In 2121, a series of video clips shot on mobile phones during the covid-19 pandemic of 2020 is being exhibited to the Collectives. The clips are incomplete, damaged as a result of a worldwide cataclysm that shortly followed.
Our descendants in 2121 are posthumans living in an era of impersonality. They are not individuals, at least not by the standards of 2021. These posthumans find the personal video clips of their ancestors to be puzzling, at times even incoherent, all the more so because the audio tracks are missing.
Our posthuman descendants surmise that self-expression characteristic of the early 21st century, that personality and the cult of personality were the key factors that led to the near collapse of the world.
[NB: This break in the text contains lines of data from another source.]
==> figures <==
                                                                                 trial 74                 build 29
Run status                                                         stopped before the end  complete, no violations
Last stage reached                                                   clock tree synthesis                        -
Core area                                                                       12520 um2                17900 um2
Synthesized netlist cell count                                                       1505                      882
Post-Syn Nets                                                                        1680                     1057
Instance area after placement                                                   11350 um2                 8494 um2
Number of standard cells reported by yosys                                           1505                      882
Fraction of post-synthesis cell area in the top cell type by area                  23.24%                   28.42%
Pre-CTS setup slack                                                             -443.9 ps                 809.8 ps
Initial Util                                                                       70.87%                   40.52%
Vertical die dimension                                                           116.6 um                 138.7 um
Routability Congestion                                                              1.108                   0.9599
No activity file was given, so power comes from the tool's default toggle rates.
==> inputs of build 97 <==
==> flow/design.v <==
module interFrameSpace (samplePoint, rst, canRX, frameReady, endOverload, isOverload, isStart);
	input wire samplePoint, rst, canRX, frameReady, endOverload;
	output wire isOverload, isStart;
	parameter bit1_intermission = 0, bit2_intermission = 1, bit3_intermission = 2, bus_idle = 3;
	reg [2:0]state;
	reg isOverload0, isStart0;
	reg endError;
	assign isOverload = isOverload0;
	assign isStart = isStart0;
	always @ (posedge samplePoint) begin
		if (rst) begin
			state <= bus_idle;
			isOverload0 <= 0;
			isStart0 <= 0;
			endError <= 0;
		end else begin
		if (frameReady == 0)begin
			state <= bit1_intermission;
			isOverload0 <= 0;
			isStart0 <= 0;
			if (endOverload)
				endError <= 1;
		end
		if (isOverload) begin
			isOverload0 <= 0;
		end
		if (frameReady == 1 && endOverload == 1) begin
			if (canRX == 1) begin
				state <= bit2_intermission;
				isOverload0 <= 0;
				isStart0 <= 0;
			end else begin
				state <= bit1_intermission;
				isOverload0 <= 1;
				isStart0 <= 0;
			end
		end
		if ((frameReady == 1 && endOverload == 0) || endError == 1) begin
			case (state)
				bit1_intermission:
					if (canRX == 1) begin
						state <= bit2_intermission;
						isOverload0 <= 0;
						isStart0 <= 0;
					end else begin
						state <= bit1_intermission;
						isOverload0 <= 1;
						isStart0 <= 0;
						endError <= 0;
					end
				bit2_intermission:
					if (canRX == 1) begin
						state <= bit3_intermission;
						isOverload0 <= 0;
						isStart0 <= 0;
					end else begin
						state <= bit1_intermission;
						isOverload0 <= 1;
						isStart0 <= 0;
						endError <= 0;
					end
				bit3_intermission:
					if (canRX == 1) begin
						state <= bus_idle;
						isOverload0 <= 0;
						isStart0 <= 0;
					end else begin
						state <= bit1_intermission;
						isOverload0 <= 0;
						isStart0 <= 1;
						endError <= 0;
					end
				bus_idle:
					if (canRX == 1) begin
						state <= bus_idle;
						isOverload0 <= 0;
						isStart0 <= 0;
					end else begin
						state <= bit1_intermission;
						isOverload0 <= 0;
						isStart0 <= 1;
						endError <= 0;
					end
			endcase
		end
		end
	end
endmodule
==> wip/indigo <==
// top_level
module top_level
#(parameter WIDTH = 8)
(
	input clk, rst, init, finish, ack,
	input [WIDTH-1:0]
		ori_0,
		ori_1,
		ori_2,
		ori_3,
		ori_4,
		ori_5,
		ori_6,
		ori_7,
		ori_8,
		ori_9,
		ori_10,
		ori_11,
		ori_12,
		ori_13,
		ori_14,
		ori_15,
		ori_16,
		ori_17,
		ori_18,
		ori_19,
		ori_20,
		ori_21,
		ori_22,
		ori_23,
		ori_24,
		ori_25,
		ori_26,
		ori_27,
		ori_28,
		ori_29,
		ori_30,
		ori_31,
		can_0,
		can_1,
		can_2,
		can_3,
		can_4,
		can_5,
		can_6,
		can_7,
		can_8,
		can_9,
		can_10,
		can_11,
		can_12,
		can_13,
		can_14,
		can_15,
		can_16,
		can_17,
		can_18,
		can_19,
		can_20,
		can_21,
		can_22,
		can_23,
		can_24,
		can_25,
		can_26,
		can_27,
		can_28,
		can_29,
		can_30,
		can_31,
	output done,
	output [WIDTH+4:0] out_sad
	);
clock: 6.38 ns
lec_check: 0
abc_area: 1
cap_margin: 15
cell_pad_in_sites_detail_placement: 2
cell_pad_in_sites_global_placement: 2
core_aspect_ratio: 1.47
core_margin: 10
core_utilization: 37
cts_cluster_diameter: 172
gpl_routability_driven: 0
hold_slack_margin: 0.09
max_routing_layer: met4
place_density_lb_addon: 0.27
setup_slack_margin: 1.19
slew_margin: 15
tns_end_percent: 60
run.sh (not shown) runs the stock make flow with config.mk's settings and CLKGATE_MAP_FILE=.
==> wip/violet: changes against wip/indigo <==
- ABC_AREA: 1 -> unset
- CAP_MARGIN: 15 -> 20
- CELL_PAD_IN_SITES_DETAIL_PLACEMENT: 2 -> unset
- CELL_PAD_IN_SITES_GLOBAL_PLACEMENT: 2 -> unset
- CORE_ASPECT_RATIO: 1.47 -> unset
- CORE_MARGIN: 10 -> 2
- CORE_UTILIZATION: 37 -> 40
- CTS_CLUSTER_DIAMETER: 172 -> unset
- GPL_ROUTABILITY_DRIVEN: 0 -> unset
- HOLD_SLACK_MARGIN: 0.09 -> unset
- MAX_ROUTING_LAYER: met4 -> unset
- PLACE_DENSITY_LB_ADDON: 0.27 -> unset
- SETUP_SLACK_MARGIN: 1.19 -> unset
- SLEW_MARGIN: 15 -> 20
- TNS_END_PERCENT: 60 -> unset
==> flow/constraint.sdc (replaced) <==
create_clock -name core_clock -period 5.61 [get_ports {clk}]
set_input_delay 1.1220 -clock core_clock [delete_from_list [all_inputs] [get_ports {clk}]]
set_output_delay 1.1220 -clock core_clock [all_outputs]
set_load 0.01 [all_outputs]
==> wip/xenon: changes against wip/indigo <==
- CAP_MARGIN: 15 -> 5
- CELL_PAD_IN_SITES_DETAIL_PLACEMENT: 2 -> unset
- CELL_PAD_IN_SITES_GLOBAL_PLACEMENT: 2 -> unset
- CORE_ASPECT_RATIO: 1.47 -> 0.93
- CORE_MARGIN: 10 -> 2
- CORE_UTILIZATION: 37 -> 72
- CTS_CLUSTER_DIAMETER: 172 -> unset
- CTS_CLUSTER_SIZE: unset -> 58
- HOLD_SLACK_MARGIN: 0.09 -> unset
- PLACE_DENSITY_LB_ADDON: 0.27 -> unset
- SETUP_SLACK_MARGIN: 1.19 -> unset
- SLEW_MARGIN: 15 -> 20
- TNS_END_PERCENT: 60 -> 95
==> flow/constraint.sdc (replaced) <==
create_clock -name core_clock -period 5.69 [get_ports {clk}]
set_input_delay 1.1380 -clock core_clock [delete_from_list [all_inputs] [get_ports {clk}]]
set_output_delay 1.1380 -clock core_clock [all_outputs]
set_load 0.01 [all_outputs]
==> flow_summary.html <==
<!-- implementation run metrics -->
<table>
<tr><th>Metric</th><th>Value</th></tr>
<tr><th colspan="2">Yosys</th></tr>
<tr><td>Post-synthesis cell type count</td><td>81</td></tr>
<tr><td>Post-Synthesis Cells</td><td>6118</td></tr>
<tr><td>Simple share</td><td>0.139</td></tr>
<tr><td>Post-Synthesis Mean Instance Area</td><td>about 8.3 um2</td></tr>
<tr><th colspan="2">Worst hold path</th></tr>
<tr><td>Source of the worst hold timing path</td><td>b_SAD_4x8.reg_ori_4[7]$_SDFFE_PN0P_</td></tr>
<tr><th colspan="2">Place</th></tr>
<tr><td>Cell Area, Placed</td><td>57300 um2</td></tr>
<tr><th colspan="2">Drt</th></tr>
<tr><td>Vias per std cell</td><td>5.33</td></tr>
<tr><th colspan="2">Worst setup path</th></tr>
<tr><td>Ordered cell list for the critical path</td><td>ha_1, a21o_1, a21oi_2, o21ai_1, or4_1, a2111o_1, o211ai_1, fa_1, inv_1, fa_1, fa_1, fa_1, inv_1, ha_4, a21o_1, a21o_1, a221oi_2, o21ai_1, nor3b_1, nor3_1</td></tr>
<tr><th colspan="2">Clock network</th></tr>
<tr><td>Reg clk slew, reported paths</td><td>roughly 50 ps</td></tr>
<tr><th colspan="2">Outcome</th></tr>
<tr><td>Run status</td><td>complete, no violations</td></tr>
<tr><th colspan="2">Final layout</th></tr>
<tr><td>Finished Core Util</td><td>0.478</td></tr>
</table>
[end of results for wip/violet]
==> flow_summary.html <==
<!-- implementation run metrics -->
<table>
<tr><th>Metric</th><th>Value</th></tr>
<tr><th colspan="2">Outcome</th></tr>
<tr><td>Run status</td><td>complete, no violations</td></tr>
<tr><th colspan="2">Yosys</th></tr>
<tr><td>Post-Synthesis Cells</td><td>8158</td></tr>
<tr><td>Post-synthesis cell type count</td><td>~41</td></tr>
<tr><th colspan="2">Worst setup path</th></tr>
<tr><td>Ordered cell list for the critical path</td><td>ha_1, fa_2, nand3_1, nand2_1, a21oi_2, xor2_1, fa_1, inv_1, fa_1, fa_1, fa_1, inv_1, ha_1, a21oi_2, inv_1, a21oi_1, nand2_1, nand2_1, nand3_1, nand2_1, inv_1</td></tr>
<tr><th colspan="2">Final layout</th></tr>
<tr><td>Finished Core Util</td><td>0.435</td></tr>
<tr><th colspan="2">Worst hold path</th></tr>
<tr><td>Source of the worst hold timing path</td><td>b_SAD_4x8.reg_total_sum[6]$_SDFFE_PN0P_</td></tr>
</table>
[end of results for wip/indigo]
==> flow_summary.html <==
<!-- implementation run metrics -->
<table>
<tr><th>Metric</th><th>Value</th></tr>
<tr><th colspan="2">Final layout</th></tr>
<tr><td>Finished Core Util</td><td>0.832</td></tr>
<tr><th colspan="2">Yosys</th></tr>
<tr><td>Post-synthesis cell type count</td><td>around 41</td></tr>
<tr><td>Post-Synthesis Mean Instance Area</td><td>6.71 um2</td></tr>
<tr><td>Simple share</td><td>0.187</td></tr>
<tr><th colspan="2">Clock network</th></tr>
<tr><td>Reg clk slew, reported paths</td><td>about 60 ps</td></tr>
<tr><th colspan="2">STA</th></tr>
<tr><td>Final setup margin</td><td>757 ps</td></tr>
<tr><td>Setup Viol. Count Final</td><td>0</td></tr>
<tr><th colspan="2">Worst hold path</th></tr>
<tr><td>Source of the worst hold timing path</td><td>b_SAD_4x8.reg_total_sum[6]$_SDFFE_PN0P_</td></tr>
<tr><th colspan="2">Place</th></tr>
<tr><td>Total half-perimeter wirelength after legalization and detailed placement</td><td>roughly 110000 um</td></tr>
<tr><td>Cell Area, Placed</td><td>60200 um2</td></tr>
<tr><th colspan="2">Drt</th></tr>
<tr><td>N_diodes</td><td>7</td></tr>
<tr><th colspan="2">Worst setup path</th></tr>
<tr><td>Ordered cell list for the critical path</td><td>ha_1, fa_1, nand3_1, nand2_1, nand3_1, nand2_1, xor2_1, inv_1, fa_1, inv_1, fa_1, fa_1, fa_1, inv_1, ha_1, nand2_1, inv_1, a21oi_1, nand3_1, nand2_1, nand3_1, nand2_1, inv_1</td></tr>
<tr><th colspan="2">Outcome</th></tr>
<tr><td>Run status</td><td>complete, no violations</td></tr>
</table>
[end of results for wip/xenon]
It will be left to the Wienwoche audience to decide whether this vision of 2121 is a dystopia or a utopia.
Excerpt of the 2121 exhibition:
“2021: Peak Self-Expression in the Medium of Mo Bilephon-es”
In 2121 ¾, our digital archaeologists discovered the missing link in an old non-embedded human technology, the mo bilephon-e. Hive49.21 interfaced with mo bilephon-es to elicit historical video images of the people from a century ago. It is now known that in 2020/21, most people residing in the former European Union owned (had exclusive possession of) mo bilephon-es capable of recording video.
The video images on these handheld personal communication devices were broadcast over the Internet, an information network which inspired our Inner|net. These images consist of natural scenes, the surveillance of other humans, athletic exercises, food preparation and consumption, care of children and animals, and other, stranger daily rituals. The authors of the videos occasionally further processed their footage, superimposing images and words over it, perhaps in order to better advertise some message or simply for exaggerative effect.
It is thought that individuals expressed their own emotions and ideas on mo bilephon-es, cultivating their personalities. Identity, individuality, and personality seemed vital to our recent ancestors. It is widely believed that these drives, paradoxically coupled with a desire for group belongingness, heralded the end of the Anthropocene.